# Argyll and Sutherland Highlanders - Bayonet charge in Iraq



## keaner (1 Sep 2006)

*Argylls fight hand to hand in Iraq*

 BRIAN BRADY WESTMINSTER EDITOR

SCOTTISH troops fixed bayonets and fought hand to hand with a Shi’ite militia in southern Iraq in one of their fiercest clashes since the war was declared more than a year ago, it was reported last night.

Soldiers from the Argyll and Sutherland Highlanders mounted what were described as "classic infantry assaults" on firing and mortar positions held by more than 100 fighters loyal to the outlawed cleric Moqtada al-Sadr, according to military sources.

At least 20 men from al-Sadr’s army were believed killed in more than three hours of fighting - the highest toll reported in any single incident involving British forces in the past 12 months.

Nine fighters were captured and three British soldiers injured, none seriously.


"It was very bloody and it was difficult to count all their dead," one source was quoted as saying. "There were bodies floating in the river."

The Argyll and Sutherland Highlanders were drawn into the fighting when soldiers in two Land-Rovers were ambushed on Friday afternoon about 15 miles east of the city of Amara.

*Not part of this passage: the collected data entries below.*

`config.mk`:
```
export PLATFORM = sky130hd
export DESIGN_NAME = sha1_hash_engine_top
export DESIGN_NICKNAME = d
export VERILOG_FILES = /design/src/design/sha1_pkg.sv /design/src/design/sha1_datapath.sv /design/src/design/sha1_ctrl.sv /design/src/design/sha1_hash_engine_top.sv
export SDC_FILE = /design/constraint.sdc
export NUM_CORES = 2
export LEC_CHECK = 0
export ABC_CLOCK_PERIOD_IN_PS = 16129
export BUFFER_PORTS_ARGS = -buffer_cell sky130_fd_sc_hd__buf_2
export CAP_MARGIN = 20
export CORE_UTILIZATION = 50
export DETAILED_ROUTE_END_ITERATION = 6
export GPL_TIMING_DRIVEN = 1
export PLACE_DENSITY = 0.77
export SLEW_MARGIN = 20
export SYNTH_ARGS = -nofsm -noshare
export SYNTH_HDL_FRONTEND = slang
export SYNTH_SLANG_ARGS = --single-unit
```
`constraint.sdc`:
```
create_clock -name clk -period 16.13 [get_ports clk]
set_clock_uncertainty 0.05 [all_clocks]
set_input_delay 0.8065 -clock clk [delete_from_list [all_inputs] [get_ports clk]]
set_output_delay 0.8065 -clock clk [all_outputs]
set_load 0.02 [all_outputs]
```
`src/design/sha1_pkg.sv`:
```
// Shared types and constants of the SHA-1 hash engine.
package sha1_pkg;

    // Initial chaining value.
    localparam logic [31:0] H_INIT [5] = '{
        32'h67452301, 32'hEFCDAB89, 32'h98BADCFE, 32'h10325476, 32'hC3D2E1F0
    };

    // Round constants, one per group of twenty rounds.
    localparam logic [31:0] ROUND_K [4] = '{
        32'h5A827999, 32'h6ED9EBA1, 32'h8F1BBCDC, 32'hCA62C1D6
    };

    localparam logic [7:0] PAD_MARK   = 8'h80;
    localparam logic [5:0] FILL_LAST  = 6'd63;
    localparam logic [5:0] FILL_LEN   = 6'd56;
    localparam logic [6:0] ROUND_LAST = 7'd79;
    localparam logic [2:0] LEN_LAST   = 3'd7;

    // Input item.
    typedef struct packed {
        logic [7:0] data_byte;
        logic       has_byte;
        logic       last_item;
    } in_item_t;

    // Result item.
    typedef struct packed {
        logic [31:0] digest_word0;
        logic [31:0] digest_word1;
        logic [31:0] digest_word2;
        logic [31:0] digest_word3;
        logic [31:0] digest_word4;
    } out_item_t;

    // Source of the byte shifted into the block register.
    typedef enum logic [1:0] {
        SRC_MSG,
        SRC_MARK,
        SRC_ZERO,
        SRC_LEN
    } byte_src_t;

    // Commands from the controller to the datapath.
    typedef struct packed {
        logic       shift_en;
        byte_src_t  byte_src;
        logic [2:0] len_idx;
        logic       count_len;
        logic       load_work;
        logic       round_en;
        logic [6:0] round_idx;
        logic       update;
        logic       reinit;
    } dp_cmd_t;

    // Status from the datapath to the controller.
    typedef struct packed {
        logic [5:0] fill;
    } dp_status_t;

endpackage

```
`src/design/sha1_datapath.sv`:
```
// Datapath of the SHA-1 engine: block shift register, rounds, chaining words, length.
module sha1_datapath
    import sha1_pkg::*;
(
    input  logic       clk,
    input  logic       rst_n,
    input  dp_cmd_t    cmd,
    input  logic [7:0] data_byte,
    output dp_status_t status,
    output out_item_t  result
);

    logic [511:0] blk_reg, blk_next;
    logic [31:0]  a_reg, b_reg, c_reg, d_reg, e_reg;
    logic [31:0]  a_next, b_next, c_next, d_next, e_next;
    logic [31:0]  h_reg [5];
    logic [31:0]  h_next [5];
    logic [63:0]  len_reg, len_next;
    logic [5:0]   fill_reg, fill_next;

    logic [7:0]   in_byte;
    logic [7:0]   len_byte;
    logic [31:0]  w0, w2, w8, w13, w_sched, w_t;
    logic [31:0]  f_val, k_val, t_sum;
    logic [1:0]   grp;

    // Pick the byte to shift into the block.
    always_comb
    begin
        len_byte = 8'(len_reg >> {3'(LEN_LAST - cmd.len_idx), 3'b000});
        unique case (cmd.byte_src)
            SRC_MSG:  in_byte = data_byte;
            SRC_MARK: in_byte = PAD_MARK;
            SRC_ZERO: in_byte = 8'h00;
            SRC_LEN:  in_byte = len_byte;
            default:  in_byte = 8'h00;
        endcase
    end

    // Message schedule taps over the sixteen-word window (word 0 oldest).
    assign w0      = blk_reg[511:480];
    assign w2      = blk_reg[447:416];
    assign w8      = blk_reg[255:224];
    assign w13     = blk_reg[95:64];
    assign w_sched = w13 ^ w8 ^ w2 ^ w0;
    assign w_t     = (cmd.round_idx < 7'd16) ? w0 : {w_sched[30:0], w_sched[31]};

    // Round function and constant by group of twenty rounds.
    always_comb
    begin
        if (cmd.round_idx < 7'd20)
            grp = 2'd0;
        else if (cmd.round_idx < 7'd40)
            grp = 2'd1;
        else if (cmd.round_idx < 7'd60)
            grp = 2'd2;
        else
            grp = 2'd3;
        unique case (grp)
            2'd0:    f_val = (b_reg & c_reg) | (~b_reg & d_reg);
            2'd2:    f_val = (b_reg & c_reg) | (b_reg & d_reg) | (c_reg & d_reg);
            default: f_val = b_reg ^ c_reg ^ d_reg;
        endcase
        k_val = ROUND_K[grp];
        t_sum = {a_reg[26:0], a_reg[31:27]} + f_val + e_reg + k_val + w_t;
    end

    // Next-state logic for all datapath registers.
    always_comb
    begin
        blk_next  = blk_reg;
        fill_next = fill_reg;
        len_next  = len_reg;
        a_next    = a_reg;
        b_next    = b_reg;
        c_next    = c_reg;
        d_next    = d_reg;
        e_next    = e_reg;
        h_next    = h_reg;

        // Shift a byte in and advance the fill count.
        if (cmd.shift_en)
        begin
            blk_next  = {blk_reg[503:0], in_byte};
            fill_next = fill_reg + 6'd1;
        end
        if (cmd.count_len)
            len_next = len_reg + 64'd8;

        // Load working words from the chaining value.
        if (cmd.load_work)
        begin
            a_next = h_reg[0];
            b_next = h_reg[1];
            c_next = h_reg[2];
            d_next = h_reg[3];
            e_next = h_reg[4];
        end

        // Run one round and roll the schedule window.
        if (cmd.round_en)
        begin
            a_next   = t_sum;
            b_next   = a_reg;
            c_next   = {b_reg[1:0], b_reg[31:2]};
            d_next   = c_reg;
            e_next   = d_reg;
            blk_next = {blk_reg[479:0], w_t};
        end

        // Fold the working words into the chaining value.
        if (cmd.update)
        begin
            h_next[0] = h_reg[0] + a_reg;
            h_next[1] = h_reg[1] + b_reg;
            h_next[2] = h_reg[2] + c_reg;
            h_next[3] = h_reg[3] + d_reg;
            h_next[4] = h_reg[4] + e_reg;
        end

        // Restart for the next message.
        if (cmd.reinit)
        begin
            h_next   = H_INIT;
            len_next = 64'd0;
        end
    end

    // Hold control and chaining state.
    always_ff @(posedge clk or negedge rst_n)
    begin
        if (!rst_n)
        begin
            h_reg    <= H_INIT;
            len_reg  <= 64'd0;
            fill_reg <= 6'd0;
        end
        else
        begin
            h_reg    <= h_next;
            len_reg  <= len_next;
            fill_reg <= fill_next;
        end
    end

    // Hold block and working words.
    always_ff @(posedge clk)
    begin
        blk_reg <= blk_next;
        a_reg   <= a_next;
        b_reg   <= b_next;
        c_reg   <= c_next;
        d_reg   <= d_next;
        e_reg   <= e_next;
    end

    assign status.fill = fill_reg;

    assign result.digest_word0 = h_reg[0];
    assign result.digest_word1 = h_reg[1];
    assign result.digest_word2 = h_reg[2];
    assign result.digest_word3 = h_reg[3];
    assign result.digest_word4 = h_reg[4];

endmodule

```
`src/design/sha1_ctrl.sv`:
```
// Controller of the SHA-1 engine: intake, compression sequencing and padding.
module sha1_ctrl
    import sha1_pkg::*;
(
    input  logic       clk,
    input  logic       rst_n,
    input  logic       start,
    input  in_item_t   in_item,
    input  dp_status_t status,
    output dp_cmd_t    cmd,
    output logic       busy,
    output logic       done
);

    typedef enum logic [2:0] {
        ST_IDLE,
        ST_ROUND,
        ST_UPDATE,
        ST_PAD_MARK,
        ST_PAD_ZERO,
        ST_PAD_LEN,
        ST_EMIT
    } state_t;

    state_t     state_reg, state_next;
    state_t     ret_reg, ret_next;
    logic [6:0] round_reg, round_next;
    logic [2:0] lidx_reg, lidx_next;

    // Sequence commands and next state.
    always_comb
    begin
        state_next = state_reg;
        ret_next   = ret_reg;
        round_next = round_reg;
        lidx_next  = lidx_reg;
        cmd        = '0;
        cmd.byte_src  = SRC_MSG;
        cmd.round_idx = round_reg;
        cmd.len_idx   = lidx_reg;

        unique case (state_reg)
            ST_IDLE:
            begin
                if (start)
                begin
                    if (in_item.has_byte)
                    begin
                        cmd.shift_en  = 1'b1;
                        cmd.count_len = 1'b1;
                        if (status.fill == FILL_LAST)
                        begin
                            cmd.load_work = 1'b1;
                            state_next    = ST_ROUND;
                            ret_next      = in_item.last_item ? ST_PAD_MARK : ST_IDLE;
                        end
                        else if (in_item.last_item)
                            state_next = ST_PAD_MARK;
                    end
                    else if (in_item.last_item)
                        state_next = ST_PAD_MARK;
                end
            end
            ST_ROUND:
            begin
                cmd.round_en = 1'b1;
                if (round_reg == ROUND_LAST)
                begin
                    round_next = 7'd0;
                    state_next = ST_UPDATE;
                end
                else
                    round_next = round_reg + 7'd1;
            end
            ST_UPDATE:
            begin
                cmd.update = 1'b1;
                state_next = ret_reg;
            end
            ST_PAD_MARK:
            begin
                cmd.shift_en = 1'b1;
                cmd.byte_src = SRC_MARK;
                state_next   = ST_PAD_ZERO;
                if (status.fill == FILL_LAST)
                begin
                    cmd.load_work = 1'b1;
                    state_next    = ST_ROUND;
                    ret_next      = ST_PAD_ZERO;
                end
            end
            ST_PAD_ZERO:
            begin
                if (status.fill == FILL_LEN)
                    state_next = ST_PAD_LEN;
                else
                begin
                    cmd.shift_en = 1'b1;
                    cmd.byte_src = SRC_ZERO;
                    if (status.fill == FILL_LAST)
                    begin
                        cmd.load_work = 1'b1;
                        state_next    = ST_ROUND;
                        ret_next      = ST_PAD_ZERO;
                    end
                end
            end
            ST_PAD_LEN:
            begin
                cmd.shift_en = 1'b1;
                cmd.byte_src = SRC_LEN;
                if (lidx_reg == LEN_LAST)
                begin
                    lidx_next     = 3'd0;
                    cmd.load_work = 1'b1;
                    state_next    = ST_ROUND;
                    ret_next      = ST_EMIT;
                end
                else
                    lidx_next = lidx_reg + 3'd1;
            end
            ST_EMIT:
            begin
                cmd.reinit = 1'b1;
                state_next = ST_IDLE;
            end
            default:
                state_next = ST_IDLE;
        endcase
    end

    // Hold state, return point and counters.
    always_ff @(posedge clk or negedge rst_n)
    begin
        if (!rst_n)
        begin
            state_reg <= ST_IDLE;
            ret_reg   <= ST_IDLE;
            round_reg <= 7'd0;
            lidx_reg  <= 3'd0;
        end
        else
        begin
            state_reg <= state_next;
            ret_reg   <= ret_next;
            round_reg <= round_next;
            lidx_reg  <= lidx_next;
        end
    end

    assign busy = (state_reg != ST_IDLE);
    assign done = (state_reg == ST_EMIT);

    a_done_then_idle: assert property (@(posedge clk) disable iff (!rst_n)
        done |=> !busy)
        else $error("engine not idle after digest transfer");

    a_full_block_rounds: assert property (@(posedge clk) disable iff (!rst_n)
        (start && !busy && in_item.has_byte && status.fill == FILL_LAST)
        |=> state_reg == ST_ROUND)
        else $error("full block did not start compression");

    a_len_in_tail: assert property (@(posedge clk) disable iff (!rst_n)
        (state_reg == ST_PAD_LEN) |-> (status.fill >= FILL_LEN))
        else $error("length bytes outside block tail");

    a_round_cnt_idle: assert property (@(posedge clk) disable iff (!rst_n)
        (state_reg != ST_ROUND) |-> (round_reg == 7'd0))
        else $error("round counter not cleared outside rounds");

endmodule

```
`src/design/sha1_hash_engine_top.sv`:
```
// Top level of the SHA-1 hash engine.
//
// Input: an item (one message byte with has_byte, and last_item) transfers at a
// rising edge where start is high and busy is low. An item with has_byte low
// and last_item high ends the message as it stands, also an empty one.
// Output: the 160-bit digest appears on result for exactly one cycle, marked
// by done, and transfers at the edge that ends that cycle. The receiver cannot
// stall; it must take the digest when done is high.
// Timing: a byte that does not complete a block leaves the engine idle. The 64th byte
// of a block starts the compression, which runs one round per cycle in a
// single shared round unit: busy stays high through the 80 rounds and the
// chaining-word update. The last item then pads byte by byte through the
// same block shift register: the marker, the zero bytes and the length bytes
// (in the current block when they fit, spilling into a second block when fill
// is 56 or more), a step with no shift to switch to the length bytes, one
// compression per padded block (one or two), and one cycle with done high.
// No item is taken while busy is high, so intake stops during each compression.
// Reset: the chaining words return to the initial hash value, length and fill
// count clear, and the engine is idle; there is no clearing pass.
module sha1_hash_engine_top
    import sha1_pkg::*;
(
    input  logic      clk,
    input  logic      rst_n,
    input  logic      start,
    output logic      busy,
    input  in_item_t  in_item,
    output logic      done,
    output out_item_t result
);

    dp_cmd_t    cmd;
    dp_status_t status;

    sha1_ctrl u_ctrl (
        .clk     (clk),
        .rst_n   (rst_n),
        .start   (start),
        .in_item (in_item),
        .status  (status),
        .cmd     (cmd),
        .busy    (busy),
        .done    (done)
    );

    sha1_datapath u_datapath (
        .clk       (clk),
        .rst_n     (rst_n),
        .cmd       (cmd),
        .data_byte (in_item.data_byte),
        .status    (status),
        .result    (result)
    );

endmodule

```
==> metrics <==
Clock Sinks 915; Hold Buf Count CTS 0; area grow syn2layout 10.1%; Worst Setup SP u_ctrl.round_reg[4]$_DFFE_PN0P_; max-slew headroom at the worst pin 23.7%; DR pass1 iterations 7; top cells by area, synth edfxtp_1 (38%), nand2_1 (15%), dfrtp_1 (7.7%), fa_1 (4.7%), ha_1 (4.7%); initial drt markers 4493; Hold Path Class input pin to async pin; CP Cell Sequence inv_1 -> nor2_1 -> or3_1 -> buf_4 -> nand2_2 -> o221ai_1 -> fa_1 -> fa_1 -> fa_1 -> inv_1 -> ha_1 -> inv_1 -> fa_1 -> nor2b_1 -> o21ai_1 -> a21boi_1 -> o31a_1 -> o41ai_2 -> a211oi_1 -> o21ai_1 -> a2111oi_0 -> o21a_1 -> o31ai_1; initial antenna violation count 3; Startpoint Class flop; final number of hold-violating endpoints 0; Total GRT Usage 27.1%; number of global-route vias before repair 38200; max-cap viol count 0; die area 107000 um2; Mapped Cells 5568; syn_nets 5903; top cell type's share of synthesized area 38.3%; max-slew violations 0; simple-gate area share of the yosys netlist 20.3%; CP Max Fanout 37; max reg flops 512; placed insts 6922; first-pass GRT wire length 224000 um; Routed Antenna Nets 0; area of the multi-input gates 24700 um2; DR vias/cell 5.73; largest net degree at the start of global routing 263; worst setup path class flop to flop; Seq/Total Area, Yosys 50.0%; die height 327 um; Root Buffer clkbuf_16; CP Buf/Inv Count 4; row count 118; post-detailed-route wirelength per cell 20.5 um; Post-synth ARST share 26.6%; number of gates resized after CTS 0; failing checks DRC; mux cell area share after synthesis 1.84%; synth warn 0; Post-DP HPWL 103000 um; Most used DFF post-synth edfxtp_1; RSZ-0062 raised after global routing no; leading area contributor after synthesis edfxtp_1; total grt overflow 0; Ports 175; synthesis-stage register bit count 915; Req. time, crit path 16.48 ns; TritonCTS clock tree done; Reg area 26400 um2; delay of the slowest critical-path stage 0.57 ns; core area 104000 um2; Fin Setup TNS 0 ns; adder-cell share of the synthesized area 9.42%; area fraction in compound gates after synthesis 10.3%; DR vias 40800; syn avg cell area 9.47 um2; Yosys cell types 93; n_diodes 0; Critical R2R Launch u_ctrl.round_reg[4]$_DFFE_PN0P_; CP top delay family compound AO/OA/AOI/OAI gates; largest buffer count on any clock path 3; final std cells w/o fill 7106; htree depth 3; # DRC 2; endpoints failing setup 0; nets@finish 5980; post-CTS setup buffer count 0; slowest CP cell a2111oi_0; worst-skew pair later-pin latency 0.70 ns; Crit. End Element flop; # fillers 8952; post-layout min period 6.99 ns; fmax 143 MHz; Mapped Area 52700 um2; fin crit share 43.3%; Reg2Reg Setup Slack 9.14 ns; Initial Utilization 50.6%; Synth Area in XOR/XNOR 4.87%; number of synthesized flops with an enable pin 672; run status finished, violations left; Tightest Pin Transition 1.13 ns; Die X 327 um; port bufs 174; cts bufs inserted 100; RePlAce Congestion 0.977; main combinational cell family by area after synthesis simple AND/OR/NAND/NOR gates; most frequent cell on the critical path fa_1; Arrival @ worst endpoint 7.34 ns; routed wire length 146000 um; layout cell share with drive strength beyond 1 9.19%; clk slew on worst S/H paths 0.06 ns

The soldiers escaped, only to be ambushed a second time by a larger group of militia, armed with machine-guns, rocket-propelled grenades and mortars.

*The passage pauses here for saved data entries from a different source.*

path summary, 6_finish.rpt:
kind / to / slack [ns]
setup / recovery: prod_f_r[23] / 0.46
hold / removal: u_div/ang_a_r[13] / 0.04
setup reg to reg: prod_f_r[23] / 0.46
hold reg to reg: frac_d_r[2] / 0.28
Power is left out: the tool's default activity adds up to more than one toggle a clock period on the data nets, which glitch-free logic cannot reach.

Reinforcements were summoned from the Princess of Wales’s Royal Regiment at a base nearby. "There was some pretty fierce hand-to-hand fighting with bayonets fixed," the source added. "There were some classic assaults on mortar positions held by the al-Sadr forces."

Official spokesman Major Ian Clooney confirmed the Mehdi army "took a pretty heavy knocking", but refused to specify tactics. "This was certainly an intense engagement," he added. 

http://scotlandonsunday.scotsman.com/scotland.cfm?id=559592004


----------



## buzgo (1 Sep 2006)

Umm...

Sunday May 16 _2004_

Lock?


----------



## old medic (1 Sep 2006)

Ok.   And moved.


----------